胃・腸 嘔吐
嘔吐は胃や腸の内容物が食道を経て、口から吐き出される現象です。通常は吐き気をともないます。胃の中の異物や刺激物、毒物を吐き出す一種の防御反応ですが、消化器をはじめとする内臓や脳の病気など、さまざまな疾患が原因になり、生命に係わる危険信号になっていることもあります。
アルコールが体の中で分解される過程で、有害物質のアセトアルデヒドがつくられます。体質にもよりますが、通常アセトアルデヒドはすぐに分解されます。
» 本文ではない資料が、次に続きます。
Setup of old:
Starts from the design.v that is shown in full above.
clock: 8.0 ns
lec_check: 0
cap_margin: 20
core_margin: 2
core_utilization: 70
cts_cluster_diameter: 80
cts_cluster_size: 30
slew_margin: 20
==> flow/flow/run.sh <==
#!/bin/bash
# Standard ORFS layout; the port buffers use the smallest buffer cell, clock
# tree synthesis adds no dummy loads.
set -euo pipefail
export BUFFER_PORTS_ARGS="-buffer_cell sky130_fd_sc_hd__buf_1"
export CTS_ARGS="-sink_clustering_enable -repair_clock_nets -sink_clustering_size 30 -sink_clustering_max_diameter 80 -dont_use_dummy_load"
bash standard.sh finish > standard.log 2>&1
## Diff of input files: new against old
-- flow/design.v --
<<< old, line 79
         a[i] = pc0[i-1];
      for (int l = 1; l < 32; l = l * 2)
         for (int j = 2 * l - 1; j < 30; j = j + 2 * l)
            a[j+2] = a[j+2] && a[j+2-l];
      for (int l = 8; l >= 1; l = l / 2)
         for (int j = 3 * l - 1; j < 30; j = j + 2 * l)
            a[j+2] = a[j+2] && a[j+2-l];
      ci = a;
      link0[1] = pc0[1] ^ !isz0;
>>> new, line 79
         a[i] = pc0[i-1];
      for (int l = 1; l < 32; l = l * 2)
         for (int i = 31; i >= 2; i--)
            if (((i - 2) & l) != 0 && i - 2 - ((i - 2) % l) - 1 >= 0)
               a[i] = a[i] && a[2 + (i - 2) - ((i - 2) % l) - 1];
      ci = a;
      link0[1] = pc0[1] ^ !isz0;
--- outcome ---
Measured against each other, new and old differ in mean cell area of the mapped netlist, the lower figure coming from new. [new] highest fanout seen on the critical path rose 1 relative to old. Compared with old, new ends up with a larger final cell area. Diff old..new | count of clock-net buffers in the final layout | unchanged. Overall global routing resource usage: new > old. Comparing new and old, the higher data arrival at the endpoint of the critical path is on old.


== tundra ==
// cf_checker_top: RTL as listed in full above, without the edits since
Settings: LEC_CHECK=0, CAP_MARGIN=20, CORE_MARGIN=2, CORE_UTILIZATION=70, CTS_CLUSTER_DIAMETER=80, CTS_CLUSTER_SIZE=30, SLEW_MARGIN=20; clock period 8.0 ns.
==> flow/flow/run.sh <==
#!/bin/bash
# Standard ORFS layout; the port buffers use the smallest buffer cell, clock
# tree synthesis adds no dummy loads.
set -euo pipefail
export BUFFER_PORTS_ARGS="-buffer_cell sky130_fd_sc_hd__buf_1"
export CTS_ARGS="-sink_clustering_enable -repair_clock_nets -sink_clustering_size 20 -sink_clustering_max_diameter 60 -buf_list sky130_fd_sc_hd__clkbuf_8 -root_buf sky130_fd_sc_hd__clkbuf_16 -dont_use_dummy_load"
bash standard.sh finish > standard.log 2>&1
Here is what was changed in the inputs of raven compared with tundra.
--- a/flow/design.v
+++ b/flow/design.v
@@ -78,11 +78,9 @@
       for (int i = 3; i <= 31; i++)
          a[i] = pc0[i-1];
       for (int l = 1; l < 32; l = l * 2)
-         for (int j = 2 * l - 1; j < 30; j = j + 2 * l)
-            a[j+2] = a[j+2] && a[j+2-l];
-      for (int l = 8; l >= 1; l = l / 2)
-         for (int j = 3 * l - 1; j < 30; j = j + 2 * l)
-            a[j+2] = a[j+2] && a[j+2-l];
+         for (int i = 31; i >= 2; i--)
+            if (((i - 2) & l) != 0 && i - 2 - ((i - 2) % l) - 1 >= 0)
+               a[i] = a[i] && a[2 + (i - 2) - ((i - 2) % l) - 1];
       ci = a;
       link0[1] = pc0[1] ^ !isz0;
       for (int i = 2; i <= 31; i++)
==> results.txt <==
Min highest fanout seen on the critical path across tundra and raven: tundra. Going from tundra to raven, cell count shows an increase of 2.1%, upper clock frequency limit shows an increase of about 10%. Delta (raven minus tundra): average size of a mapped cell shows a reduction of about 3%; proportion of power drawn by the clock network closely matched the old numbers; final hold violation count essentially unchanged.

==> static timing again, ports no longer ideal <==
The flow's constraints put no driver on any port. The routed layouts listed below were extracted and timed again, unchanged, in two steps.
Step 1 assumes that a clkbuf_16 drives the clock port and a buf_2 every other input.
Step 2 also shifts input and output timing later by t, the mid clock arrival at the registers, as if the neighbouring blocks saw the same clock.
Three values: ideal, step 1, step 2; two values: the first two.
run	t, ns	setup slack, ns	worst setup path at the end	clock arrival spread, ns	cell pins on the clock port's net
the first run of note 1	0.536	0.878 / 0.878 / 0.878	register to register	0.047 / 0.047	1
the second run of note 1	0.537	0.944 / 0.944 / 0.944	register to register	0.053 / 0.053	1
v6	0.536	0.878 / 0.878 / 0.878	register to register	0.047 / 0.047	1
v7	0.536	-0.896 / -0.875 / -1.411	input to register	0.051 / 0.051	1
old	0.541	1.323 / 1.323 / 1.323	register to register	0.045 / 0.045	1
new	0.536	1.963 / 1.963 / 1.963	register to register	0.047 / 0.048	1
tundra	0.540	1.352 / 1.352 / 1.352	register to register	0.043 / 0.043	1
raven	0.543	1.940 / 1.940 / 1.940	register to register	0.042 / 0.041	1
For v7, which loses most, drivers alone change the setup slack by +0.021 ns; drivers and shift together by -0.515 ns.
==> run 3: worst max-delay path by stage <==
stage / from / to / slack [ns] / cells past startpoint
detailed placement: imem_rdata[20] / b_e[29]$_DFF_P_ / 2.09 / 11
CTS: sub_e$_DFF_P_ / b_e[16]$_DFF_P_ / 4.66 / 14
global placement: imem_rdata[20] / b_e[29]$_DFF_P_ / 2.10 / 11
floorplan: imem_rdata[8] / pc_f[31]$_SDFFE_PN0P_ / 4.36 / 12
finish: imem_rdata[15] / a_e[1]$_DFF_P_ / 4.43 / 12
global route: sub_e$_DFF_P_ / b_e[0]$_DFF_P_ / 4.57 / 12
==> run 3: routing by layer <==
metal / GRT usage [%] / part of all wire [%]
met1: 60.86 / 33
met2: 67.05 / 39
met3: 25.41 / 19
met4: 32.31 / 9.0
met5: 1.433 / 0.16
しかし、アルコールを飲みすぎると分解が間に合わなくなり、嘔吐が起きます。また、自分の許容範囲を超えた食事量でも吐き気や嘔吐を起こすことがあります。
胃腸の働きは自律神経のバランスが密接に関わっています。ストレスなどによるイライラや、不安、緊張が続くと自律神経のバランスが乱れ、胃の粘膜を刺激して吐き気や嘔吐などを引き起こすことになります。
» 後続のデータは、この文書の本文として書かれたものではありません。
Background: an optimization exercise with open tools, aiming at small area, a short achievable clock period and few clock cycles. Do not read the settings as production practice.
Function was checked by simulation only, so behaviour that the tests miss may differ from the original.
Power is estimated from default activity; no workload was simulated.

--- flow/design.v ---
`timescale 1ns/1ps
`default_nettype none
module reg_file (
    input  wire        clock,
    input  wire        reset,
    input  wire [4:0]  rd_addr_a,
    input  wire [4:0]  rd_addr_b,
    input  wire        wr_en,
    input  wire [4:0]  wr_addr,
    input  wire [31:0] wr_data,
    output logic [31:0] rd_data_a,
    output logic [31:0] rd_data_b
);
    logic [31:0] regs [1:31];
    logic [31:1] valid;
    always_ff @(posedge clock or posedge reset) begin
        if (reset) begin
            valid <= '0;
        end else if (wr_en && wr_addr != 5'd0) begin
            valid[wr_addr] <= 1'b1;
        end
    end
    always_ff @(posedge clock) begin
        if (wr_en && wr_addr != 5'd0) begin
            regs[wr_addr] <= wr_data;
        end
    end
    logic [31:0] va;
    logic [31:0] vb;
    assign va = {valid, 1'b0};
    assign vb = {valid, 1'b0};
    always_comb begin
        rd_data_a = (rd_addr_a == 5'd0) ? 32'd0 : (regs[rd_addr_a] & {32{va[rd_addr_a]}});
        rd_data_b = (rd_addr_b == 5'd0) ? 32'd0 : (regs[rd_addr_b] & {32{vb[rd_addr_b]}});
    end
endmodule
`default_nettype wire
`timescale 1ns/1ps
`default_nettype none
module mips_core #(
    parameter [31:0] RESET_PC = 32'h0000_0000
) (
    input  wire         clock,
    input  wire         reset,
    output logic [31:0] pc,
    input  wire  [31:0] inst,
    output logic        mem_read,
    output logic        mem_write,
    output logic [31:0] addr,
    output logic [31:0] din,
    input  wire  [31:0] dout
);
    logic [31:2] pc_q;
    logic [5:0]  opcode;
    logic [5:0]  funct;
    logic [4:0]  rs;
    logic [4:0]  rt;
    logic [4:0]  rd;
    logic [31:0] imm_ext;
    assign opcode  = inst[31:26];
    assign rs      = inst[25:21];
    assign rt      = inst[20:16];
    assign rd      = inst[15:11];
    assign funct   = inst[5:0];
    assign imm_ext = {{16{inst[15]}}, inst[15:0]};
    logic is_rtype, is_add, is_sub, is_and, is_or, is_slt;
    logic is_addi, is_lw, is_sw, is_beq;
    logic d_reg_write;
    logic [4:0] d_dest;
    assign is_rtype = (opcode == 6'h00);
    assign is_add   = is_rtype && (funct == 6'h20);
    assign is_sub   = is_rtype && (funct == 6'h22);
    assign is_and   = is_rtype && (funct == 6'h24);
    assign is_or    = is_rtype && (funct == 6'h25);
    assign is_slt   = is_rtype && (funct == 6'h2a);
    assign is_addi  = (opcode == 6'h08);
    assign is_lw    = (opcode == 6'h23);
    assign is_sw    = (opcode == 6'h2b);
    assign is_beq   = (opcode == 6'h04);
    assign d_dest      = is_rtype ? rd : rt;
    assign d_reg_write = (is_add || is_sub || is_and || is_or || is_slt || is_addi || is_lw)
                      && (d_dest != 5'd0);
    logic        x_reg_write;
    logic [4:0]  x_dest;
    logic        x_lw;
    logic        x_sw;
    logic        x_sub;      
    logic [1:0]  x_sel;      
    logic [31:0] x_a;
    logic [31:0] x_b;        
    logic [31:0] x_sd;       
    logic [31:0] x_result;   
    logic [31:0] rf_a;
    logic [31:0] rf_b;
    reg_file i_reg_file (
        .clock     (clock),
        .reset     (reset),
        .rd_addr_a (rs),
        .rd_addr_b (rt),
        .wr_en     (x_reg_write),
        .wr_addr   (x_dest),
        .wr_data   (x_result),
        .rd_data_a (rf_a),
        .rd_data_b (rf_b)
    );
    logic [31:0] rs_val;
    logic [31:0] rt_val;
    assign rs_val = (x_reg_write && x_dest == rs) ? x_result : rf_a;
    assign rt_val = (x_reg_write && x_dest == rt) ? x_result : rf_b;
    logic        taken;
    logic [31:2] pc_plus_4;
    logic [31:2] target;
    assign taken     = is_beq && (rs_val == rt_val);
    assign pc_plus_4 = pc_q + 30'd1;
    assign target    = pc_plus_4 + imm_ext[29:0];
    always_ff @(posedge clock or posedge reset) begin
        if (reset) begin
            pc_q <= RESET_PC[31:2];
        end else begin
            pc_q <= taken ? target : pc_plus_4;
        end
    end
    assign pc = {pc_q, 2'b00};
    logic d_sub;
    assign d_sub = is_sub || is_slt;
    always_ff @(posedge clock or posedge reset) begin
        if (reset) begin
            x_reg_write <= 1'b0;
            x_lw        <= 1'b0;
            x_sw        <= 1'b0;
        end else begin
            x_reg_write <= d_reg_write;
            x_lw        <= is_lw;
            x_sw        <= is_sw;
        end
    end
    always_ff @(posedge clock) begin
        x_dest <= d_dest;
        x_sub  <= d_sub;
        x_sel  <= is_and ? 2'd1 : is_or ? 2'd2 : is_slt ? 2'd3 : 2'd0;
        x_a    <= rs_val;
        x_b    <= (is_addi || is_lw || is_sw) ? imm_ext : (d_sub ? ~rt_val : rt_val);
        x_sd   <= rt_val;
    end
    logic [31:0] sum;
    logic        lt;
    logic [31:0] alu;
    assign sum = x_a + x_b + {31'd0, x_sub};
    assign lt  = (x_a[31] == x_b[31]) ? x_a[31] : sum[31];
    always_comb begin
        case (x_sel)
            2'd1:    alu = x_a & x_b;
            2'd2:    alu = x_a | x_b;
            2'd3:    alu = {31'd0, lt};
            default: alu = sum;
        endcase
    end
    assign x_result  = x_lw ? dout : alu;
    assign mem_read  = x_lw;
    assign mem_write = x_sw;
    assign addr      = sum;
    assign din       = x_sd;
endmodule
`default_nettype wire
--- flow/constraint.sdc ---
create_clock -name core_clock -period 7.5 [get_ports {clock}]
set_input_delay 1.5000 -clock core_clock [delete_from_list [all_inputs] [get_ports {clock}]]
set_output_delay 1.5000 -clock core_clock [all_outputs]
set_load 0.01 [all_outputs]
--- flow/run.sh ---
#!/bin/bash
# synth_recipe.tcl (not shown) runs the flow's synth.tcl, then flattens the netlist and writes it again
# the make line also repeats each setting of config.mk as NAME=value (left out here)
make -C /OpenROAD-flow-scripts/flow DESIGN_CONFIG=/design/flow/config.mk WORK_HOME=/design/flow/orfs CLKGATE_MAP_FILE= SYNTH_SCRIPT=/design/flow/synth_recipe.tcl finish
--- flow/config.mk ---
export PLATFORM = sky130hd
export DESIGN_NAME = mips_core
export DESIGN_NICKNAME = mips_core
export VERILOG_FILES = /design/flow/design.v
export SDC_FILE = /design/flow/constraint.sdc
export NUM_CORES = 4
export LEC_CHECK = 0
export CAP_MARGIN = 20
export CORE_MARGIN = 2
export CORE_UTILIZATION = 22
export PLACE_DENSITY = 0.35
export SLEW_MARGIN = 20
==> results.json <==
{
  "globalRouteTotalUtil_pct": 17.8,
  "cp.buffers_inverters": 2,
  "timing.clock.skew_ns": 0.0363,
  "layout-area-overhead-vs-synth_pct": 19.0,
  "place_area_um2": 66100,
  "fp.dieArea_um2": 273000,
  "floorplan.die.height_um": 523,
  "final_min_period_over_clock_period_pct": 88.2,
  "initial_utilization_pct": 22.1,
  "final_critical_path_required_period_ns": 6.61,
  "cp_data_required_time_ns": 8.18,
  "r2r-start": "x_a[0]",
  "timing.critical_path.mode_cell": "fa_1",
  "gp_routability_congestion": 0.807,
  "critical_path_class": "reg2reg",
  "postRouteWirelength_um": 247000,
  "antenna_found_initial": 6,
  "yosysSeqAreaShare_pct": 56.6,
  "yosys.area.top_type": "edfxtp_1",
  "ys_warn_count": 2,
  "cts_made_buffers": 137,
  "worst_skew_pair.late_latency_ns": 0.80,
  "dr.first_iter.drc_count": 3053,
  "hpwl_um": 158000,
  "hold_slack_ns": 0.497,
  "count_of_h_tree_levels_built_during_cts": 4,
  "worst_ir_drop_vdd_mv": 0.219,
  "synth_top_cells_by_count": "edfxtp_1 (992), mux4_2 (477), a21oi_1 (231)",
  "die_w_um": 523,
  "number_of_enable_flip_flop_cells_after_synthesis": 992,
  "post_cts_hold_buffer_count": 0,
  "ys_ff_latch": 1160,
  "cts_tree": "built",
  "clock_tree.root_cell": "clkbuf_16",
  "worst_setup_path_startpoint": "x_a[0]",
  "port_buffer_count": 161,
  "gate_count_of_the_mapped_netlist": 3950,
  "num_io_pins": 164,
  "yosys.cell_count.top_type": "edfxtp_1",
  "routed_via_density": 4.89,
  "yosysUniqueCellTypes": 83,
  "final_nets": 4374,
  "worst-path-max-fanout": 29,
  "post-cts-setup-buffers": 0,
  "synth.avg_cell_area_um2": 15.0,
  "hold_path.class": "reg2reg",
  "layout-drive-gt1-share_pct": 22.9,
  "fillers": 27381,
  "worst-slew-pin-transition_ns": 1.13,
  "worstSetupEndpointType": "flip-flop",
  "cp_cell_sequence": "fa_1 -> inv_1 -> fa_1 -> nor2b_1 -> o31a_1 -> o21ai_1 -> a41oi_1 -> o21a_1 -> a31oi_1 -> xnor2_1 -> a21oi_1 -> o21ai_0 -> a2111o_1 -> or4_1 -> nor3b_4 -> buf_12 -> mux2_2",
  "cts.sink_count": 1160,
  "setup-tns-final_ns": 0,
  "grt_setup_unrepaired": "false",
  "power.density_cell_area_nw_per_um2": 227,
  "drv_slew": 0,
  "startpoint_type": "flip-flop",
  "routedWlPerCell_um": 31.4,
  "netlist_top_cells_area": "edfxtp_1 (50%), mux4_2 (18%), dfxtp_1 (3.5%), mux2i_1 (3.4%), dfrtp_1 (2.7%)",
  "design_area_um2": 70400,
  "critical_path.slowest_cell": "a21oi_1",
  "wire_length_of_the_first_global_routing_pass_um": 336000,
  "timing.final.setup_violations": 0,
  "clock_tree.buffer_depth": 3,
  "static-leakage-power_nw": 23.8,
  "route.detailed.drc": 0,
  "synthArstFlopShare_pct": 5.52,
  "synth.top_cell.area_share_pct": 50.3,
  "status": "no timing/DRC/antenna violations",
  "report.power.total_mw": 16.0,
  "cp.arrival_ns": 7.29,
  "timing.final.hold_violations": 0,
  "slowest_delay_ns": 0.91,
  "globalRouteOverflowTotal": 0,
  "clk_pin_slew_ns": 0.06,
  "timing.fmax_ghz": 0.151,
  "postSynth.topFlopCell": "edfxtp_1",
  "post_synth_instance_area_um2": 59200,
  "drtAntennaViolNets": 0,
  "number_of_core_rows": 190,
  "max_cap_viol_count": 0,
  "cts_resized": 0,
  "detailroute.via_count": 38442,
  "grt_start_max_net_pins": 65,
  "hold_start": "i_reg_file.valid[16]",
  "slew_headroom_pct": 24.9,
  "timing.reg2reg.setup_slack_ns": 0.89,
  "critical_path.top_delay_family": "compound AO/OA/AOI/OAI gates",
  "coreArea_um2": 268000,
  "vias_in_the_first_global_route": 39069,
  "drt_pass1_iterations": 5
}
-- layout by cell type (no fill, tap or decap), types with 107 or more instances in the layout --
cell             instances
nand2_1                205
mux2i_1                203
xnor2_1                107
edfxtp_1               992
mux4_2                 477
nor2_1                 193
inv_1                  129
clkbuf_16              139
a21oi_1                226
buf_4                  183
clkdlybuf4s50_1        151
o21ai_0                111
-- final timing paths --
kind / end / cells past startpoint
max in group asynchronous: x_lw / 3
min in group asynchronous: pc_q[4] / 3
worst min-delay path: i_reg_file.valid[16] / 1
worst min register to register: i_reg_file.valid[16] / 1
worst max register to register: pc_q[4] / 17
worst max-delay path: pc_q[4] / 17
-- metal layers --
layer	vias to the layer above	global-route usage, %	share of wire, %
met4	4	3.77	2.0
met2	1109	30.8	50
met5	-	0	0.011
met3	240	2.37	4.2
met1	20764	23.6	44
li1	16325	-	-
-- kinds of logic (layout without fill, tap and decap cells) --
kind of cell | Yosys count | count (layout) | synth area share, %
AO/OA/AOI/OAI | 743 | 743 | 8.16
XOR/XNOR | 153 | 153 | 2.26
adder cells (fa/ha/maj) | 109 | 109 | 2.34
buffers and inverters | 393 | 747 | 3.11
flip-flops | 1160 | 1160 | 56.6
multiplexers | 723 | 723 | 22.4
other | 1 | 4 | 0.00634
AND/OR/NAND/NOR | 668 | 668 | 5.14
-- metrics by stage --
stage	std cells	utilization (%)	worst slack [ns]
after detailed placement	7612	24.7	0.196
after floorplan	3951	-	1.04
final	7859	26.3	0.887
after CTS	7857	26.3	0.817
after global placement	7611	24.7	0.153
after global routing	7858	26.3	0.702
-- registers in the layout, summed over array words and instances, names as in the netlist --
register	flops
x_sw	1
x_sel	2
x_b	32
x_a	32
pc_q	30
x_sd	32
x_dest	5
x_lw	1
i_reg_file.valid	31
x_reg_write	1
i_reg_file.regs	992
x_sub	1
-- final cells by class --
class / instances / area [um2] / area share (%)
flip-flops and latches: 1160 / 33500 / 47.5
clock inverters: 58 / 663 / 0.941
well taps: 3552 / 4440 / 6.31
repair buffers: 365 / 3460 / 4.91
inverters: 137 / 519 / 0.737
multi-input cells: 2398 / 24200 / 34.3
clock buffers: 187 / 3700 / 5.25
diodes: 2 / 5.00 / 0.00710
-- report_power, final --
part | internal [mW] | total (mW) | switching, mW
Clock | 3.82 | 6.65 | 2.83
Sequential | 7.21 | 7.27 | 0.0588
Combinational | 0.770 | 2.05 | 1.28
Total | 11.8 | 16.0 | 4.17
Testbench counts, summed over its fixed seeds: cycles 163,619.

afterwards: timing with drivers on the ports:
No port has a modelled driver above. Below, the same layout with a new extraction and two added sets of constraints. Step 1: set_driving_cell puts a clkbuf_16 on clock and a buf_2 on each other input, an assumption about the parent block. Step 2 also shifts input and output timing later by t, the mid clock arrival at the registers, as if the neighbouring blocks saw the same clock. Slacks: ideal / step 1 / step 2; pairs: ideal / step 1.
t (ns): 0.874
setup WS [ns]: 0.887 / 0.887 / 0.197
worst slew at a driven data input, ns: 0.11
cell pins on the clock port's net: 1
After both steps this run still meets setup and hold. For this run, drivers alone change the setup slack by 0.000 ns; drivers and shift together by -0.690 ns.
乗り物に乗っているときは、上下左右の揺れ、カーブや回転、速度や加速度などの変化を内耳の器官が感じとって脳に伝えています。しかし、人によっては異常な刺激と感じることがあり、その結果、自律神経のバランスが崩れ、吐き気、嘔吐、冷や汗、頭痛やめまいなどが引き起こされます。
腐った食品や毒性のある食品を食べると、激しい胃の痛みとともに、吐き気、嘔吐を起こすことがあります。なかでもよく起こるのが、秋のきのこ狩りで採ったきのこや、海外でのなま水、ふぐなどによる食あたりです。また、近年はカキやシジミなどの魚介類に生息するノロウイルス、生肉などに生息するO157(病原性大腸菌)による食中毒も多くみられます。
妊娠初期に起こるつわりでは、朝の空腹時などに胸のむかつきや強烈な吐き気に襲われ、吐くものの少ない嘔吐に苦しむことがあります。妊婦の50~80%が経験するというつわりは、約6~8週間続きますがそれ以降はおさまります。つわりが起こる原因は、ホルモンのバランスの変化や心理状態が関係しているのではないかと考えられています。
異物がのどに詰まると、体がそれらを吐きだそうとする防御反応として嘔吐が起きることがあります。乳幼児は玩具、ボタンやピーナッツなどを、お年寄りでは義歯、魚の骨、大きめの錠剤やカプセル剤などをのどに詰まらせることが少なくありません。また、洗剤などを誤って飲んでしまうことでも嘔吐が起きます。
嘔吐の原因として疑われるのは、まず急性胃炎や胃潰瘍・十二指腸潰瘍、胃がん、虫垂炎、腸閉塞などの胃腸の疾患です。その他膵炎、片頭痛、内耳の異常から起こるメニエール病や脳出血、脳腫瘍などがあります。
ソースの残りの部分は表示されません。